--- ASSIGNMENT ---
Each of the entries beneath this task should be written out exactly.
══ EXERCISE MATERIAL
===== config.mk =====
export PLATFORM = sky130hd
export DESIGN_NAME = cpu6_div
export DESIGN_NICKNAME = d
export VERILOG_FILES = /design/src/rtl/cpu6_div_pkg.sv /design/src/rtl/cpu6_div_step.sv /design/src/rtl/cpu6_div.sv
export SDC_FILE = /design/constraint.sdc
export NUM_CORES = 1
export LEC_CHECK = 0
export ABC_AREA = 1
export BUFFER_PORTS_ARGS = -buffer_cell sky130_fd_sc_hd__buf_2
export CORE_UTILIZATION = 55
export DETAILED_ROUTE_END_ITERATION = 8
export PLACE_DENSITY_LB_ADDON = 0.15
export SETUP_SLACK_MARGIN = 0.5
export SLEW_MARGIN = 25
export SYNTH_ARGS = -nofsm -noshare
export SYNTH_HDL_FRONTEND = slang
export SYNTH_SLANG_ARGS = --single-unit

===== constraint.sdc =====
create_clock -name clk -period 8.02 [get_ports clk]
set_clock_uncertainty 0.05 [all_clocks]
set_input_delay 0.401 -clock clk [delete_from_list [all_inputs] [get_ports clk]]
set_output_delay 0.401 -clock clk [all_outputs]
set_load 0.03 [all_outputs]

===== src/rtl/cpu6_div_pkg.sv =====
// Shared constants for the cpu6 divider: data width, DIVOP codes and the
// RISC-V special-case result helper.
package cpu6_div_pkg;

    localparam int CPU6_XLEN = 32;

    localparam logic [1:0] CPU6_DIVOP_DIV  = 2'b00;
    localparam logic [1:0] CPU6_DIVOP_DIVU = 2'b01;
    localparam logic [1:0] CPU6_DIVOP_REM  = 2'b10;
    localparam logic [1:0] CPU6_DIVOP_REMU = 2'b11;

    // Result for divide-by-zero or signed overflow; op[1] selects remainder.
    function automatic logic [CPU6_XLEN-1:0] cpu6_div_special(
        input logic                 is_rem,
        input logic                 b_zero,
        input logic [CPU6_XLEN-1:0] a
    );
        if (is_rem)
            return b_zero ? a : '0;
        else
            return b_zero ? '1 : {1'b1, {(CPU6_XLEN-1){1'b0}}};
    endfunction

endpackage
===== src/flat_wrapper.sv =====
// flat-port wrapper written by rule: the top's interface ports become plain ports
module studio2_mem_arbiter_flat 
#(
    parameter int unsigned AW       = 12,
    parameter logic [7:0]  UNMAPPED = 8'hFF
)
  (clk_sys, reset_n, bus_ld_en, bus_ld_index, bus_ld_wr, bus_ld_addr, bus_ld_din, bus_vid_rd, bus_vid_addr, bus_vid_dout, bus_vid_ack, bus_cpu_rd, bus_cpu_wr, bus_cpu_addr, bus_cpu_din, bus_cpu_dout, bus_cpu_ack, bus_cpu_wait_n, bus_mem_ce, bus_mem_we, bus_mem_addr, bus_mem_din, bus_mem_dout, bus_ovf);
  studio2_mem_arbiter_if #(.AW(AW)) bus_i ();
  input logic clk_sys;
  input logic reset_n;
  input wire logic [$bits(bus_i.ld_en)-1:0] bus_ld_en;
  input wire logic [$bits(bus_i.ld_index)-1:0] bus_ld_index;
  input wire logic [$bits(bus_i.ld_wr)-1:0] bus_ld_wr;
  input wire logic [$bits(bus_i.ld_addr)-1:0] bus_ld_addr;
  input wire logic [$bits(bus_i.ld_din)-1:0] bus_ld_din;
  input wire logic [$bits(bus_i.vid_rd)-1:0] bus_vid_rd;
  input wire logic [$bits(bus_i.vid_addr)-1:0] bus_vid_addr;
  output wire logic [$bits(bus_i.vid_dout)-1:0] bus_vid_dout;
  output wire logic [$bits(bus_i.vid_ack)-1:0] bus_vid_ack;
  input wire logic [$bits(bus_i.cpu_rd)-1:0] bus_cpu_rd;
  input wire logic [$bits(bus_i.cpu_wr)-1:0] bus_cpu_wr;
  input wire logic [$bits(bus_i.cpu_addr)-1:0] bus_cpu_addr;
  input wire logic [$bits(bus_i.cpu_din)-1:0] bus_cpu_din;
  output wire logic [$bits(bus_i.cpu_dout)-1:0] bus_cpu_dout;
  output wire logic [$bits(bus_i.cpu_ack)-1:0] bus_cpu_ack;
  output wire logic [$bits(bus_i.cpu_wait_n)-1:0] bus_cpu_wait_n;
  output wire logic [$bits(bus_i.mem_ce)-1:0] bus_mem_ce;
  output wire logic [$bits(bus_i.mem_we)-1:0] bus_mem_we;
  output wire logic [$bits(bus_i.mem_addr)-1:0] bus_mem_addr;
  output wire logic [$bits(bus_i.mem_din)-1:0] bus_mem_din;
  input wire logic [$bits(bus_i.mem_dout)-1:0] bus_mem_dout;
  output wire logic [$bits(bus_i.ovf)-1:0] bus_ovf;
  assign bus_i.ld_en = bus_ld_en;
  assign bus_i.ld_index = bus_ld_index;
  assign bus_i.ld_wr = bus_ld_wr;
  assign bus_i.ld_addr = bus_ld_addr;
  assign bus_i.ld_din = bus_ld_din;
  assign bus_i.vid_rd = bus_vid_rd;
  assign bus_i.vid_addr = bus_vid_addr;
  assign bus_vid_dout = bus_i.vid_dout;
  assign bus_vid_ack = bus_i.vid_ack;
  assign bus_i.cpu_rd = bus_cpu_rd;
  assign bus_i.cpu_wr = bus_cpu_wr;
  assign bus_i.cpu_addr = bus_cpu_addr;
  assign bus_i.cpu_din = bus_cpu_din;
  assign bus_cpu_dout = bus_i.cpu_dout;
  assign bus_cpu_ack = bus_i.cpu_ack;
  assign bus_cpu_wait_n = bus_i.cpu_wait_n;
  assign bus_mem_ce = bus_i.mem_ce;
  assign bus_mem_we = bus_i.mem_we;
  assign bus_mem_addr = bus_i.mem_addr;
  assign bus_mem_din = bus_i.mem_din;
  assign bus_i.mem_dout = bus_mem_dout;
  assign bus_ovf = bus_i.ovf;
  studio2_mem_arbiter #(.AW(AW), .UNMAPPED(UNMAPPED)) u_core (.clk_sys(clk_sys), .reset_n(reset_n), .bus(bus_i));
endmodule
════
--- RESULT ---
===== config.mk =====
export PLATFORM = sky130hd
export DESIGN_NAME = cpu6_div
export DESIGN_NICKNAME = d
export VERILOG_FILES = /design/src/rtl/cpu6_div_pkg.sv /design/src/rtl/cpu6_div_step.sv /design/src/rtl/cpu6_div.sv
export SDC_FILE = /design/constraint.sdc
export NUM_CORES = 1
export LEC_CHECK = 0
export ABC_AREA = 1
export BUFFER_PORTS_ARGS = -buffer_cell sky130_fd_sc_hd__buf_2
export CORE_UTILIZATION = 55
export DETAILED_ROUTE_END_ITERATION = 8
export PLACE_DENSITY_LB_ADDON = 0.15
export SETUP_SLACK_MARGIN = 0.5
export SLEW_MARGIN = 25
export SYNTH_ARGS = -nofsm -noshare
export SYNTH_HDL_FRONTEND = slang
export SYNTH_SLANG_ARGS = --single-unit

===== constraint.sdc =====
create_clock -name clk -period 8.02 [get_ports clk]
set_clock_uncertainty 0.05 [all_clocks]
set_input_delay 0.401 -clock clk [delete_from_list [all_inputs] [get_ports clk]]
set_output_delay 0.401 -clock clk [all_outputs]
set_load 0.03 [all_outputs]

===== src/rtl/cpu6_div_pkg.sv =====
// Shared constants for the cpu6 divider: data width, DIVOP codes and the
// RISC-V special-case result helper.
package cpu6_div_pkg;

    localparam int CPU6_XLEN = 32;

    localparam logic [1:0] CPU6_DIVOP_DIV  = 2'b00;
    localparam logic [1:0] CPU6_DIVOP_DIVU = 2'b01;
    localparam logic [1:0] CPU6_DIVOP_REM  = 2'b10;
    localparam logic [1:0] CPU6_DIVOP_REMU = 2'b11;

    // Result for divide-by-zero or signed overflow; op[1] selects remainder.
    function automatic logic [CPU6_XLEN-1:0] cpu6_div_special(
        input logic                 is_rem,
        input logic                 b_zero,
        input logic [CPU6_XLEN-1:0] a
    );
        if (is_rem)
            return b_zero ? a : '0;
        else
            return b_zero ? '1 : {1'b1, {(CPU6_XLEN-1){1'b0}}};
    endfunction

endpackage
===== src/flat_wrapper.sv =====
// flat-port wrapper written by rule: the top's interface ports become plain ports
module studio2_mem_arbiter_flat 
#(
    parameter int unsigned AW       = 12,
    parameter logic [7:0]  UNMAPPED = 8'hFF
)
  (clk_sys, reset_n, bus_ld_en, bus_ld_index, bus_ld_wr, bus_ld_addr, bus_ld_din, bus_vid_rd, bus_vid_addr, bus_vid_dout, bus_vid_ack, bus_cpu_rd, bus_cpu_wr, bus_cpu_addr, bus_cpu_din, bus_cpu_dout, bus_cpu_ack, bus_cpu_wait_n, bus_mem_ce, bus_mem_we, bus_mem_addr, bus_mem_din, bus_mem_dout, bus_ovf);
  studio2_mem_arbiter_if #(.AW(AW)) bus_i ();
  input logic clk_sys;
  input logic reset_n;
  input wire logic [$bits(bus_i.ld_en)-1:0] bus_ld_en;
  input wire logic [$bits(bus_i.ld_index)-1:0] bus_ld_index;
  input wire logic [$bits(bus_i.ld_wr)-1:0] bus_ld_wr;
  input wire logic [$bits(bus_i.ld_addr)-1:0] bus_ld_addr;
  input wire logic [$bits(bus_i.ld_din)-1:0] bus_ld_din;
  input wire logic [$bits(bus_i.vid_rd)-1:0] bus_vid_rd;
  input wire logic [$bits(bus_i.vid_addr)-1:0] bus_vid_addr;
  output wire logic [$bits(bus_i.vid_dout)-1:0] bus_vid_dout;
  output wire logic [$bits(bus_i.vid_ack)-1:0] bus_vid_ack;
  input wire logic [$bits(bus_i.cpu_rd)-1:0] bus_cpu_rd;
  input wire logic [$bits(bus_i.cpu_wr)-1:0] bus_cpu_wr;
  input wire logic [$bits(bus_i.cpu_addr)-1:0] bus_cpu_addr;
  input wire logic [$bits(bus_i.cpu_din)-1:0] bus_cpu_din;
  output wire logic [$bits(bus_i.cpu_dout)-1:0] bus_cpu_dout;
  output wire logic [$bits(bus_i.cpu_ack)-1:0] bus_cpu_ack;
  output wire logic [$bits(bus_i.cpu_wait_n)-1:0] bus_cpu_wait_n;
  output wire logic [$bits(bus_i.mem_ce)-1:0] bus_mem_ce;
  output wire logic [$bits(bus_i.mem_we)-1:0] bus_mem_we;
  output wire logic [$bits(bus_i.mem_addr)-1:0] bus_mem_addr;
  output wire logic [$bits(bus_i.mem_din)-1:0] bus_mem_din;
  input wire logic [$bits(bus_i.mem_dout)-1:0] bus_mem_dout;
  output wire logic [$bits(bus_i.ovf)-1:0] bus_ovf;
  assign bus_i.ld_en = bus_ld_en;
  assign bus_i.ld_index = bus_ld_index;
  assign bus_i.ld_wr = bus_ld_wr;
  assign bus_i.ld_addr = bus_ld_addr;
  assign bus_i.ld_din = bus_ld_din;
  assign bus_i.vid_rd = bus_vid_rd;
  assign bus_i.vid_addr = bus_vid_addr;
  assign bus_vid_dout = bus_i.vid_dout;
  assign bus_vid_ack = bus_i.vid_ack;
  assign bus_i.cpu_rd = bus_cpu_rd;
  assign bus_i.cpu_wr = bus_cpu_wr;
  assign bus_i.cpu_addr = bus_cpu_addr;
  assign bus_i.cpu_din = bus_cpu_din;
  assign bus_cpu_dout = bus_i.cpu_dout;
  assign bus_cpu_ack = bus_i.cpu_ack;
  assign bus_cpu_wait_n = bus_i.cpu_wait_n;
  assign bus_mem_ce = bus_i.mem_ce;
  assign bus_mem_we = bus_i.mem_we;
  assign bus_mem_addr = bus_i.mem_addr;
  assign bus_mem_din = bus_i.mem_din;
  assign bus_i.mem_dout = bus_mem_dout;
  assign bus_ovf = bus_i.ovf;
  studio2_mem_arbiter #(.AW(AW), .UNMAPPED(UNMAPPED)) u_core (.clk_sys(clk_sys), .reset_n(reset_n), .bus(bus_i));
endmodule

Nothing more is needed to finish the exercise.